127.0.0.11 is the Intranet DNS resolver of the Docker. This configuration dynamically specifies the FastCGI pass, so nginx does not check whether the connection can be established.

To start with this configuration, visit index.php to establish a connection, and then close PHP as follows:

During keepalive, a 504 fastcGI_connect_TIMEOUT error is thrown:

upstream timed out (110: Operation timed out) while connecting to upstream
Copy the code

Error 502 is raised after keepalive is disconnected.

connect() failed (113: Host is unreachable) while connecting to upstream
Copy the code

According to this article, this configuration is not considered a problem by Nginx, and executing nginx-t is. Nginx sends the SYN to upstream for a period of time (504 status code) and then stops sending TCP packets (502 status code).

other

In addition, PHP scripts also have a timeout setting: max_execution_time. It limits the execution time of PHP scripts, but this time does not count system calls (such as sleep, IO, etc.). Because of this, PHP will raise a FATAL error when it kills a process, whereas PHP-FPM does not have a fatal error.

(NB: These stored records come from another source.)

What follows belongs to an exercise in optimizing a design on an open flow for small area, a short achievable clock period and few clock cycles; a production flow would make more cautious choices. At most, simulation tests tie the RTL to the original design; equivalence was not proved. Power figures rest on the tool's default switching activity, not on a simulated workload.

==> flow/design.v <==
module frame_rx (
    input  wire        clk,
    input  wire        rst,
    input  wire        in_valid,
    input  wire [7:0]  in_data,
    output wire        in_ready,
    output wire        o_valid,
    input  wire        o_ready,
    output wire [1:0]  o_kind,    
    output wire [15:0] o_pn,
    output wire [7:0]  o_type,
    output wire [5:0]  o_len,
    output wire [31:0] o_sid,
    output wire [15:0] o_tf,
    output wire [15:0] o_fi,
    output wire [7:0]  o_data,
    output wire        o_last
);
    localparam RING = 52;
    function [15:0] crc_byte;
        input [15:0] c_in;
        input [7:0]  b;
        integer k;
        reg [15:0] c;
        begin
            c = c_in ^ {b, 8'h00};
            for (k = 0; k < 8; k = k + 1)
                c = c[15] ? ((c << 1) ^ 16'h1021) : (c << 1);
            crc_byte = c;
        end
    endfunction
    function [15:0] crc_drop;
        input [7:0] b;
        integer k;
        reg [15:0] c;
        begin
            c = crc_byte(16'h0000, b);
            for (k = 0; k < 13; k = k + 1)
                c = crc_byte(c, 8'h00);
            crc_drop = c;
        end
    endfunction
    localparam [15:0] ROLL_CONST = 16'h8166;
    function [5:0] inc;
        input [5:0] x;
        inc = (x == RING - 1) ? 6'd0 : x + 6'd1;
    endfunction
    function [5:0] addm;
        input [5:0] x;
        input [5:0] d;
        reg [6:0] s;
        begin
            s = {1'b0, x} + {1'b0, d};
            addm = (s >= RING) ? s - RING : s[5:0];
        end
    endfunction
    function [5:0] subm;
        input [5:0] a;
        input [5:0] b;
        reg [6:0] s;
        begin
            s = {1'b0, a} - {1'b0, b};
            subm = s[6] ? s + RING : s[5:0];
        end
    endfunction
    reg [7:0]  ring [0:RING-1];
    reg [5:0]  wp;         
    reg [5:0]  h;          
    reg [5:0]  r;          
    reg [7:0]  rb;         
    reg        rbv;
    reg [5:0]  j;          
    reg        drop;       
    reg [7:0]  w [0:12];   
    reg [15:0] wcrc;       
    reg [15:0] ccrc;       
    reg        lo_ok;
    reg        rdy;
    reg        ov;
    reg [1:0]  okind;
    reg [7:0]  odata;
    reg        olast;
    reg [5:0]  p;          
    reg [5:0]  pc;         
    integer i;
    reg  [5:0] hj;         
    reg  [5:0] f;          
    wire [5:0] used    = subm(wp, f);
    assign in_ready    = rdy;
    wire       acc_in  = in_valid & rdy;
    wire       avail   = (r != wp);
    wire [7:0] pbyte   = ring[p];
    wire       fire    = ov & o_ready;
    wire       last_ev = (okind == 2'd2) || (okind == 2'd0 && pc == 6'd0) ||
                         (okind == 2'd1 && olast);
    wire       can_job = ~ov | (o_ready & last_ev);
    wire       wfree   = ~(ov && okind != 2'd1) | o_ready;
    wire       ps_bad  = (w[4] != 8'd0) || (w[3] > 8'd49);
    wire [5:0] ps      = w[3][5:0];
    wire [5:0] jlo     = ps + 6'd13;     
    wire [5:0] jhi     = ps + 6'd14;     
    wire [15:0] cur    = (j == 6'd13) ? wcrc : ccrc;
    wire       crc_ok  = lo_ok && (rb == ccrc[15:8]);
    wire       t_le4   = (w[2] <= 8'd4);
    wire       t_le1   = (w[2] <= 8'd1);
    wire       in_fill = (j < 6'd13);
    wire       sliding = (j == 6'd13) && (drop || ps_bad);
    wire       do_fill = in_fill && rbv && wfree;
    wire       do_slide = sliding && rbv;
    wire       in_cont = !in_fill && !sliding;
    wire       at_end  = in_cont && (j == jhi);
    wire       emit_h  = crc_ok && t_le4;
    wire       emit_n  = !crc_ok && t_le1;
    wire       do_cont = in_cont && rbv && !at_end;
    wire       do_end  = at_end && rbv && (!(emit_h || emit_n) || can_job);
    wire       do_emit = do_end && (emit_h || emit_n);
    wire       rewind  = do_end && !(emit_h || emit_n);
    wire       take    = do_fill || do_slide || do_cont || do_end;
    wire [15:0] fill_crc = crc_byte((j == 6'd0) ? 16'hFFFF : wcrc, rb);
    wire [15:0] roll_crc = crc_byte(wcrc, rb) ^ crc_drop(w[0]) ^ ROLL_CONST;
    wire       pay_next = fire && (okind == 2'd1 && !olast || okind == 2'd0 && pc != 6'd0);
    wire       job_next = do_emit ? emit_h :
                          fire ? pay_next : (ov && okind != 2'd2);
    wire [5:0] p_next   = do_emit ? addm(h, 6'd13) : pay_next ? inc(p) : p;
    wire [5:0] hj_next  = (do_fill || do_slide) ? inc(hj) : do_emit ? r : hj;
    wire [5:0] f_next   = job_next ? p_next : hj_next;
    always @(posedge clk) begin
        if (acc_in)
            ring[wp] <= in_data;
    end
    always @(posedge clk) begin
        if (do_fill || do_slide) begin
            for (i = 0; i < 12; i = i + 1)
                w[i] <= w[i+1];
            w[12] <= rb;
        end
    end
    always @(posedge clk) begin
        if ((take || !rbv) && avail && !rewind)
            rb <= ring[r];
    end
    always @(posedge clk) begin
        if (rst) begin
            wp    <= 6'd0;
            h     <= 6'd0;
            hj    <= 6'd0;
            f     <= 6'd0;
            r     <= 6'd0;
            rbv   <= 1'b0;
            j     <= 6'd0;
            drop  <= 1'b0;
            wcrc  <= 16'hFFFF;
            ccrc  <= 16'hFFFF;
            lo_ok <= 1'b0;
            rdy   <= 1'b0;
            ov    <= 1'b0;
            okind <= 2'd0;
            odata <= 8'd0;
            olast <= 1'b0;
            p     <= 6'd0;
            pc    <= 6'd0;
        end else begin
            if (acc_in)
                wp <= inc(wp);
            rdy <= (used <= RING - 3) || (used == RING - 2 && !acc_in);
            if (rewind) begin
                r   <= addm(h, 6'd13);
                rbv <= 1'b0;
            end else if ((take || !rbv) && avail) begin
                r   <= inc(r);
                rbv <= 1'b1;
            end else if (take) begin
                rbv <= 1'b0;
            end
            if (do_fill) begin
                wcrc <= fill_crc;
                j    <= j + 6'd1;
            end
            if (do_slide) begin
                wcrc <= roll_crc;
                h    <= inc(h);
                drop <= 1'b0;
            end
            if (do_cont) begin
                ccrc <= (j < jlo) ? crc_byte(cur, rb) : cur;
                if (j == jlo)
                    lo_ok <= (rb == cur[7:0]);
                j <= j + 6'd1;
            end
            if (do_end) begin
                if (do_emit) begin
                    h <= r;
                    j <= 6'd0;
                end else begin
                    drop <= 1'b1;
                    j    <= 6'd13;
                end
            end
            hj <= hj_next;
            f  <= f_next;
            if (fire) begin
                if (okind == 2'd1 && !olast || okind == 2'd0 && pc != 6'd0) begin
                    okind <= 2'd1;
                    odata <= pbyte;
                    olast <= (pc == 6'd1);
                    p     <= inc(p);
                    pc    <= pc - 6'd1;
                end else begin
                    ov <= 1'b0;
                end
            end
            if (do_emit) begin
                ov    <= 1'b1;
                okind <= emit_h ? 2'd0 : 2'd2;
                p     <= addm(h, 6'd13);
                pc    <= ps;
            end
        end
    end
    assign o_valid = ov;
    assign o_kind  = okind;
    assign o_pn    = {w[1], w[0]};
    assign o_type  = w[2];
    assign o_len   = w[3][5:0];
    assign o_sid   = {w[8], w[7], w[6], w[5]};
    assign o_tf    = {w[10], w[9]};
    assign o_fi    = {w[12], w[11]};
    assign o_data  = odata;
    assign o_last  = olast;
endmodule
Settings: LEC_CHECK=0, CAP_MARGIN=20, CORE_MARGIN=2, CORE_UTILIZATION=40, PLACE_DENSITY=0.6, SETUP_SLACK_MARGIN=5, SLEW_MARGIN=20; clock period 8.0 ns.
run.sh (not shown) runs the stock make flow with config.mk's settings and CLKGATE_MAP_FILE= SYNTH_SCRIPT=/design/flow/synth_recipe.tcl, a recipe that flattens the netlist after the stock synthesis.
The baseline ran to the end with no violations.
Testbench counts at the start, summed over its fixed seeds: cycles 50,804.
Change:
--- a/flow/design.v
+++ b/flow/design.v
@@ -63,15 +63,16 @@
             subm = s[6] ? s + RING : s[5:0];
         end
     endfunction
     reg [7:0]  ring [0:RING-1];
     reg [5:0]  wp;         
-    reg [5:0]  h;          
     reg [5:0]  r;          
     reg [7:0]  rb;         
     reg        rbv;
-    reg [5:0]  j;          
+    reg [3:0]  j;          
+    reg        incont;     
+    reg [5:0]  left;       
     reg        drop;       
     reg [7:0]  w [0:12];   
     reg [15:0] wcrc;       
     reg [15:0] ccrc;       
     reg        lo_ok;
@@ -95,35 +96,37 @@
                          (okind == 2'd1 && olast);
     wire       can_job = ~ov | (o_ready & last_ev);
     wire       wfree   = ~(ov && okind != 2'd1) | o_ready;
     wire       ps_bad  = (w[4] != 8'd0) || (w[3] > 8'd49);
     wire [5:0] ps      = w[3][5:0];
-    wire [5:0] jlo     = ps + 6'd13;     
-    wire [5:0] jhi     = ps + 6'd14;     
-    wire [15:0] cur    = (j == 6'd13) ? wcrc : ccrc;
+    wire       is_end  = incont && (left == 6'd0);
+    wire       is_lo   = incont ? (left == 6'd1) : (ps == 6'd0);
+    wire       is_crc  = incont ? (left > 6'd1) : (ps != 6'd0);
+    wire [15:0] cur    = incont ? ccrc : wcrc;
     wire       crc_ok  = lo_ok && (rb == ccrc[15:8]);
     wire       t_le4   = (w[2] <= 8'd4);
     wire       t_le1   = (w[2] <= 8'd1);
-    wire       in_fill = (j < 6'd13);
-    wire       sliding = (j == 6'd13) && (drop || ps_bad);
+    wire       in_fill = (j != 4'd13);
+    wire       sliding = !in_fill && !incont && (drop || ps_bad);
     wire       do_fill = in_fill && rbv && wfree;
     wire       do_slide = sliding && rbv;
     wire       in_cont = !in_fill && !sliding;
-    wire       at_end  = in_cont && (j == jhi);
+    wire       at_end  = in_cont && is_end;
     wire       emit_h  = crc_ok && t_le4;
     wire       emit_n  = !crc_ok && t_le1;
     wire       do_cont = in_cont && rbv && !at_end;
     wire       do_end  = at_end && rbv && (!(emit_h || emit_n) || can_job);
     wire       do_emit = do_end && (emit_h || emit_n);
     wire       rewind  = do_end && !(emit_h || emit_n);
     wire       take    = do_fill || do_slide || do_cont || do_end;
-    wire [15:0] fill_crc = crc_byte((j == 6'd0) ? 16'hFFFF : wcrc, rb);
-    wire [15:0] roll_crc = crc_byte(wcrc, rb) ^ crc_drop(w[0]) ^ ROLL_CONST;
+    wire [15:0] crc_in   = (in_fill && j == 4'd0) ? 16'hFFFF : cur;
+    wire [15:0] crc_nx   = crc_byte(crc_in, rb);
+    wire [15:0] roll_crc = crc_nx ^ crc_drop(w[0]) ^ ROLL_CONST;
     wire       pay_next = fire && (okind == 2'd1 && !olast || okind == 2'd0 && pc != 6'd0);
     wire       job_next = do_emit ? emit_h :
                           fire ? pay_next : (ov && okind != 2'd2);
-    wire [5:0] p_next   = do_emit ? addm(h, 6'd13) : pay_next ? inc(p) : p;
+    wire [5:0] p_next   = do_emit ? hj : pay_next ? inc(p) : p;
     wire [5:0] hj_next  = (do_fill || do_slide) ? inc(hj) : do_emit ? r : hj;
     wire [5:0] f_next   = job_next ? p_next : hj_next;
     always @(posedge clk) begin
         if (acc_in)
             ring[wp] <= in_data;
@@ -140,63 +143,54 @@
             rb <= ring[r];
     end
     always @(posedge clk) begin
         if (rst) begin
             wp    <= 6'd0;
-            h     <= 6'd0;
             hj    <= 6'd0;
             f     <= 6'd0;
             r     <= 6'd0;
             rbv   <= 1'b0;
-            j     <= 6'd0;
+            j     <= 4'd0;
+            incont <= 1'b0;
             drop  <= 1'b0;
-            wcrc  <= 16'hFFFF;
-            ccrc  <= 16'hFFFF;
-            lo_ok <= 1'b0;
             rdy   <= 1'b0;
             ov    <= 1'b0;
-            okind <= 2'd0;
-            odata <= 8'd0;
-            olast <= 1'b0;
-            p     <= 6'd0;
-            pc    <= 6'd0;
         end else begin
             if (acc_in)
                 wp <= inc(wp);
             rdy <= (used <= RING - 3) || (used == RING - 2 && !acc_in);
             if (rewind) begin
-                r   <= addm(h, 6'd13);
+                r   <= hj;
                 rbv <= 1'b0;
             end else if ((take || !rbv) && avail) begin
                 r   <= inc(r);
                 rbv <= 1'b1;
             end else if (take) begin
                 rbv <= 1'b0;
             end
             if (do_fill) begin
-                wcrc <= fill_crc;
-                j    <= j + 6'd1;
+                wcrc <= crc_nx;
+                j    <= j + 4'd1;
             end
             if (do_slide) begin
                 wcrc <= roll_crc;
-                h    <= inc(h);
                 drop <= 1'b0;
             end
             if (do_cont) begin
-                ccrc <= (j < jlo) ? crc_byte(cur, rb) : cur;
-                if (j == jlo)
+                ccrc <= is_crc ? crc_nx : cur;
+                if (is_lo)
                     lo_ok <= (rb == cur[7:0]);
-                j <= j + 6'd1;
+                incont <= 1'b1;
+                left   <= incont ? left - 6'd1 : ps;
             end
             if (do_end) begin
                 if (do_emit) begin
-                    h <= r;
-                    j <= 6'd0;
+                    j <= 4'd0;
                 end else begin
                     drop <= 1'b1;
-                    j    <= 6'd13;
                 end
+                incont <= 1'b0;
             end
             hj <= hj_next;
             f  <= f_next;
             if (fire) begin
                 if (okind == 2'd1 && !olast || okind == 2'd0 && pc != 6'd0) begin
@@ -210,11 +204,11 @@
                 end
             end
             if (do_emit) begin
                 ov    <= 1'b1;
                 okind <= emit_h ? 2'd0 : 2'd2;
-                p     <= addm(h, 6'd13);
+                p     <= hj;
                 pc    <= ps;
             end
         end
     end
     assign o_valid = ov;
Effect: The changed run finished clean; count of clock-buffer cells in the layout shrinks by 8; global-route usage shrinks by 0.37 points; die area shrinks by 4.0%; worst hold slack gets worse by 8.7 ps; combinational power shrinks by about 16%; synthesized area shrinks by 4.0%; fmax grows by 1.1%; setup slack gets better by 33 ps.
The RTL of the second run of this note was laid out without a check of its function.

[separate check: timing with driven ports]
The results above use ideal ports. As a check the final layouts listed here were re-extracted and re-timed, cells and wires unchanged.
Step 1: set_driving_cell puts a clkbuf_16 on clk and a buf_2 on each other input, an assumption about the parent block.
Step 2, shift: input delay + t, output delay - t, t = (earliest + latest rising clock arrival at the registers) / 2. This alone moves slack from input paths to output paths.
Slacks: ideal / step 1 / step 2; pairs: ideal / step 1.
run	t, ns	setup WS [ns]	slew at the worst register clock pin (ns)
the first run	0.676	4.989 / 4.986 / 4.340	0.06 / 0.06
the second run	0.673	5.022 / 4.957 / 4.441	0.06 / 0.06
After both steps every run listed still meets setup and hold. For the first run, which loses most, drivers alone change the setup slack by -0.003 ns; drivers and shift together by -0.649 ns.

In this experiment, THE PHP fastCGI working mode is used. If nginx connects to the upstream service by proxy, fastcgi_connect_timeout, fastcgi_read_timeout, Replace fastcgi_SEND_timeout with proxy_connect_TIMEOUT, proxy_read_timeout, and proxy_send_timeout.

conclusion

The cause of 504 is relatively simple. Generally, the execution time of the upstream service exceeds the waiting time of nGINx. This situation is caused by the time-consuming service of the upstream service, or the connection to the upstream server times out. From the above experiment, the cause of the latter is more difficult to trace, because in this case the connection exists, but cannot be connected. Fortunately, the 504 usually changes to 502 after a period of time.

The cause of 502 is due to the failure of the upstream server, such as downtime, process killing, upstream service reset connection, process death, etc. Error 502 can be found in the nginx log as 104: Connection reset by peer, 113: Host is unreachable, 111: Connection refused.

There are some subtle differences related to how Nginx works that haven’t been thoroughly explored.

[^1]: This article shows that our previous setup, if PHP is not started first, then nginx will not start. This setup is not reasonable: one of nginx’s upstream services has problems, and as a result nginx will not be able to provide services. But this is not relevant to our demo, so it is not covered in the text.

[^2]: Nginx knows PHP is not reachable and does not send TCP requests. It was found in the experiment that 502 in this case had a delay of about 3s, for unknown reasons.